Master theses

Building a W3C specification for querying time series on Web-scale

Promotors: Pieter Colpaert

Main contact: Pieter Colpaert

Problem

Time-series data is central in mobility, environmental sensing, and IoT, but representing each observation as a separate RDF subgraph repeats the same contextual triples (sensor, observed property, feature of interest, etc.), causing rapid graph growth and degraded performance for common workloads like temporal window queries. In SPARQL engines, this manifests as excessive I/O and expensive joins when scanning large spans of observations.

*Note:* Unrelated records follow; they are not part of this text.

This is an optimization exercise on Yosys and OpenROAD, whose aim is small area, not a production implementation. Power figures rest on the tool's default switching activity, not on a simulated workload.

the previous run:
==> flow/design.v <==
package pci_lite_pkg;
    localparam int n_req       = 5;     
    localparam int count_width = 3;     
    localparam int mem_words   = 10;
    localparam int idx_width   = 4;     
    localparam int target_base = 10;    
    localparam int devsel_timeout = 4;
    typedef enum logic [2:0] {
        st_idle    = 3'b000,
        st_request = 3'b001,
        st_address = 3'b011,
        st_data    = 3'b010,
        st_finish  = 3'b100
    } bus_state_t;
endpackage
`timescale 1ns/1ns
module bus_arbiter (
    input  logic                           clk,
    input  logic                           arst_n,
    input  logic [pci_lite_pkg::n_req-1:0] req,
    output logic [pci_lite_pkg::n_req-1:0] gnt,
    input  logic                           bus_idle
);
    logic [pci_lite_pkg::n_req-1:0] next_gnt;
    always_comb
    begin
        next_gnt = '0;
        for (int i = 0; i < pci_lite_pkg::n_req; i++)
        begin
            if (req[i])
            begin
                next_gnt    = '0;
                next_gnt[i] = 1'b1;
            end
        end
    end
    always_ff @(posedge clk or negedge arst_n)
    begin
        if (!arst_n)
            gnt <= '0;
        else if (bus_idle)
            gnt <= next_gnt;
    end
endmodule
`timescale 1ns/1ns
module bus_initiator (
    input  logic                                 clk,
    input  logic                                 arst_n,
    input  logic                                 start,
    input  logic                                 write,
    input  logic [31:0]                          addr,
    input  logic [pci_lite_pkg::count_width-1:0] count,
    output logic                                 busy,
    output logic                                 done,
    output logic                                 abort,
    output logic                                 local_req,
    input  logic                                 local_gnt,
    output logic                                 take,        
    output logic                                 in_window,   
    output logic                                 data_phase,
    output logic                                 claim_q,     
    output logic                                 write_q
);
    pci_lite_pkg::bus_state_t             state;
    logic [pci_lite_pkg::count_width-1:0] cnt;    
    assign in_window  = (addr[31:5] == '0) &&
                        (addr[4:0] >= 5'(pci_lite_pkg::target_base)) &&
                        (addr[4:0] <  5'(pci_lite_pkg::target_base + pci_lite_pkg::mem_words));
    assign take       = start && ((state == pci_lite_pkg::st_idle) || (state == pci_lite_pkg::st_finish));
    assign data_phase = (state == pci_lite_pkg::st_data);
    always_ff @(posedge clk or negedge arst_n)
    begin
        if (!arst_n)
            state <= pci_lite_pkg::st_idle;
        else
            case (state)
                pci_lite_pkg::st_idle, pci_lite_pkg::st_finish:
                    state <= start ? pci_lite_pkg::st_request : pci_lite_pkg::st_idle;
                pci_lite_pkg::st_request:
                    if (local_gnt)
                        state <= pci_lite_pkg::st_address;
                pci_lite_pkg::st_address:
                    state <= pci_lite_pkg::st_data;
                pci_lite_pkg::st_data:
                    if (cnt == '0)
                        state <= pci_lite_pkg::st_finish;
                default:
                    state <= pci_lite_pkg::st_idle;
            endcase
    end
    always_ff @(posedge clk)
    begin
        if (take)
        begin
            write_q <= write;
            claim_q <= in_window;
            cnt     <= in_window ? count : pci_lite_pkg::count_width'(pci_lite_pkg::devsel_timeout - 1);
        end
        else if (data_phase)
            cnt <= cnt - 1'b1;
    end
    assign busy      = (state == pci_lite_pkg::st_request) || (state == pci_lite_pkg::st_address) ||
                       (state == pci_lite_pkg::st_data);
    assign done      = (state == pci_lite_pkg::st_finish);
    assign abort     = done && !claim_q;
    assign local_req = (state == pci_lite_pkg::st_request);
endmodule
`timescale 1ns/1ns
module mem_bit_next (
    input  logic we,
    input  logic nwe,
    input  logic w,
    input  logic q,
    output logic d
);
    assign d = (we | q) & (nwe | w);
endmodule
module mem_aoi222 (
    input  logic a1, a2, b1, b2, c1, c2,
    output logic y
);
    assign y = !((a1 & a2) | (b1 & b2) | (c1 & c2));
endmodule
module mem_nand2 (
    input  logic a, b,
    output logic y
);
    assign y = !(a & b);
endmodule
module mem_nand4 (
    input  logic a, b, c, d,
    output logic y
);
    assign y = !(a & b & c & d);
endmodule
module mem_word_ctl (
    input  logic wt,         
    input  logic l1, l2, l3,
    input  logic written,
    output logic we,
    output logic nwe,
    output logic rsel
);
    assign nwe  = !(wt & l1 & l2 & l3);
    assign we   = !nwe;
    assign rsel = l1 & l2 & l3 & written;
endmodule
module target_memory (
    input  logic                                 clk,
    input  logic                                 arst_n,
    input  logic                                 take,
    input  logic [pci_lite_pkg::idx_width-1:0]   addr_lo,    
    input  logic                                 data_phase,
    input  logic                                 claim_q,
    input  logic                                 write_q,
    input  logic [31:0]                          wdata,
    output logic                                 word_taken,
    output logic [31:0]                          rdata,
    output logic                                 rdata_valid
);
    logic [31:0]                        mem [16];
    logic [31:0]                        mem_d [16];
    logic [15:0]                        written;    
    logic [3:0]                         slot;       
    logic [15:0]                        we;
    logic [15:0]                        nwe;
    logic [15:0]                        rsel;
    logic                               step;
    assign word_taken = data_phase && claim_q && write_q;
    assign step       = data_phase && (write_q || rdata_valid);
    always_ff @(posedge clk or negedge arst_n)
    begin
        if (!arst_n)
            rdata_valid <= 1'b0;
        else
            rdata_valid <= data_phase && claim_q && !write_q;
    end
    always_ff @(posedge clk)
    begin
        if (take)
            slot <= addr_lo;
        else if (step)
            slot <= (slot == 4'd3) ? 4'd10 : slot + 1'b1;
    end
    logic [3:0] p, n;
    assign p = slot;
    assign n = ~slot;
    mem_word_ctl u_ctl0  (.wt(word_taken), .l1(n[3]), .l2(n[1]), .l3(n[0]), .written(written[0]),  .we(we[0]),  .nwe(nwe[0]),  .rsel(rsel[0]));
    mem_word_ctl u_ctl1  (.wt(word_taken), .l1(n[3]), .l2(n[1]), .l3(p[0]), .written(written[1]),  .we(we[1]),  .nwe(nwe[1]),  .rsel(rsel[1]));
    mem_word_ctl u_ctl2  (.wt(word_taken), .l1(n[3]), .l2(p[1]), .l3(n[0]), .written(written[2]),  .we(we[2]),  .nwe(nwe[2]),  .rsel(rsel[2]));
    mem_word_ctl u_ctl3  (.wt(word_taken), .l1(n[3]), .l2(p[1]), .l3(p[0]), .written(written[3]),  .we(we[3]),  .nwe(nwe[3]),  .rsel(rsel[3]));
    mem_word_ctl u_ctl10 (.wt(word_taken), .l1(p[3]), .l2(n[2]), .l3(n[0]), .written(written[10]), .we(we[10]), .nwe(nwe[10]), .rsel(rsel[10]));
    mem_word_ctl u_ctl11 (.wt(word_taken), .l1(p[3]), .l2(n[2]), .l3(p[0]), .written(written[11]), .we(we[11]), .nwe(nwe[11]), .rsel(rsel[11]));
    mem_word_ctl u_ctl12 (.wt(word_taken), .l1(p[2]), .l2(n[1]), .l3(n[0]), .written(written[12]), .we(we[12]), .nwe(nwe[12]), .rsel(rsel[12]));
    mem_word_ctl u_ctl13 (.wt(word_taken), .l1(p[2]), .l2(n[1]), .l3(p[0]), .written(written[13]), .we(we[13]), .nwe(nwe[13]), .rsel(rsel[13]));
    mem_word_ctl u_ctl14 (.wt(word_taken), .l1(p[2]), .l2(p[1]), .l3(n[0]), .written(written[14]), .we(we[14]), .nwe(nwe[14]), .rsel(rsel[14]));
    mem_word_ctl u_ctl15 (.wt(word_taken), .l1(p[2]), .l2(p[1]), .l3(p[0]), .written(written[15]), .we(we[15]), .nwe(nwe[15]), .rsel(rsel[15]));
    always_ff @(posedge clk or negedge arst_n)
    begin
        if (!arst_n)
        begin
            for (int i = 0; i < 16; i++)
                if (i < 4 || i >= 10)
                    written[i] <= 1'b0;
        end
        else
            for (int i = 0; i < 16; i++)
                if ((i < 4 || i >= 10) && we[i])
                    written[i] <= 1'b1;
    end
    for (genvar i = 0; i < 16; i++)
    if (i < 4 || i >= 10)
    begin : g_word
        for (genvar b = 0; b < 32; b++)
        begin : g_bit
            mem_bit_next u_next (
                .we  (we[i]),
                .nwe (nwe[i]),
                .w   (wdata[b]),
                .q   (mem[i][b]),
                .d   (mem_d[i][b])
            );
        end
    end
    always_ff @(posedge clk)
        for (int i = 0; i < 16; i++)
            if (i < 4 || i >= 10)
                mem[i] <= mem_d[i];
    for (genvar b = 0; b < 32; b++)
    begin : g_rd
        logic y0, y1, y2, y3;
        mem_aoi222 u_a0 (.a1(rsel[10]), .a2(mem[10][b]), .b1(rsel[11]), .b2(mem[11][b]), .c1(rsel[12]), .c2(mem[12][b]), .y(y0));
        mem_aoi222 u_a1 (.a1(rsel[13]), .a2(mem[13][b]), .b1(rsel[14]), .b2(mem[14][b]), .c1(rsel[15]), .c2(mem[15][b]), .y(y1));
        mem_aoi222 u_a2 (.a1(rsel[0]), .a2(mem[0][b]), .b1(rsel[1]), .b2(mem[1][b]), .c1(rsel[2]), .c2(mem[2][b]), .y(y2));
        mem_nand2  u_n9 (.a(rsel[3]), .b(mem[3][b]), .y(y3));
        mem_nand4  u_or (.a(y0), .b(y1), .c(y2), .d(y3), .y(rdata[b]));
    end
endmodule
`timescale 1ns/1ns
module pci_lite_top (
    input  logic                                 clk,
    input  logic                                 arst_n,
    input  logic                                 start,
    input  logic                                 write,
    input  logic [31:0]                          addr,
    input  logic [2:0]                           count,
    input  logic [31:0]                          wdata,
    output logic                                 word_taken,
    output logic [31:0]                          rdata,
    output logic                                 rdata_valid,
    output logic                                 busy,
    output logic                                 done,
    output logic                                 abort,
    input  logic [3:0]                           ext_req,
    output logic [3:0]                           ext_gnt
);
    logic                           local_req;
    logic [pci_lite_pkg::n_req-1:0] arb_gnt;
    logic                           take;
    logic                           in_window;
    logic                           data_phase;
    logic                           claim_q;
    logic                           write_q;
    logic                           bus_idle;
    assign ext_gnt  = arb_gnt[pci_lite_pkg::n_req-1:1];
    assign bus_idle = !busy || local_req;
    bus_arbiter u_arbiter (
        .clk      (clk),
        .arst_n   (arst_n),
        .req      ({ext_req, local_req}),
        .gnt      (arb_gnt),
        .bus_idle (bus_idle)
    );
    bus_initiator u_initiator (
        .clk        (clk),
        .arst_n     (arst_n),
        .start      (start),
        .write      (write),
        .addr       (addr),
        .count      (count),
        .busy       (busy),
        .done       (done),
        .abort      (abort),
        .local_req  (local_req),
        .local_gnt  (arb_gnt[0]),
        .take       (take),
        .in_window  (in_window),
        .data_phase (data_phase),
        .claim_q    (claim_q),
        .write_q    (write_q)
    );
    target_memory u_target (
        .clk         (clk),
        .arst_n      (arst_n),
        .take        (take),
        .addr_lo     (addr[3:0]),
        .data_phase  (data_phase),
        .claim_q     (claim_q),
        .write_q     (write_q),
        .wdata       (wdata),
        .word_taken  (word_taken),
        .rdata       (rdata),
        .rdata_valid (rdata_valid)
    );
endmodule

RDF Time Series Snippets (RDF TSS) proposes a lossless compaction approach: group contiguous observations into snippets and encode the per-point time/value pairs inside a single RDF literal (JSON-typed), while keeping shared context once per snippet (plus an optional JSON-LD context to enable expansion back to standard RDF observations). This drastically reduces triple counts (reported ~97–99% fewer triples) and makes window retrieval much more stable and faster across multiple triple stores, but introduces a trade-off: fine-grained point-level querying is no longer natively expressible in pure SPARQL without extra processing or extensions.

Goal

You will turn RDF TSS from a paper concept into a reusable, interoperable building block by:

  1. Evolving the RDF specification
  2. Building a reference implementation (e.g., library + CLI) that can:
  • compact standard observation-style RDF into RDF TSS at configurable temporal granularities (daily…yearly),
  • optionally expand snippets back to observation RDF using the JSON-LD context.
  • answer complex time series questions
  1. Creating a compliance and benchmarking framework so others can prove interoperability and quantify performance (graph size, query success rate, end-to-end window retrieval time including client-side extraction). The paper’s evaluation pattern (vary dataset size, temporal range, snippet granularity; run across multiple triple stores) can be used as a starting point and strengthened into a reproducible benchmark suite.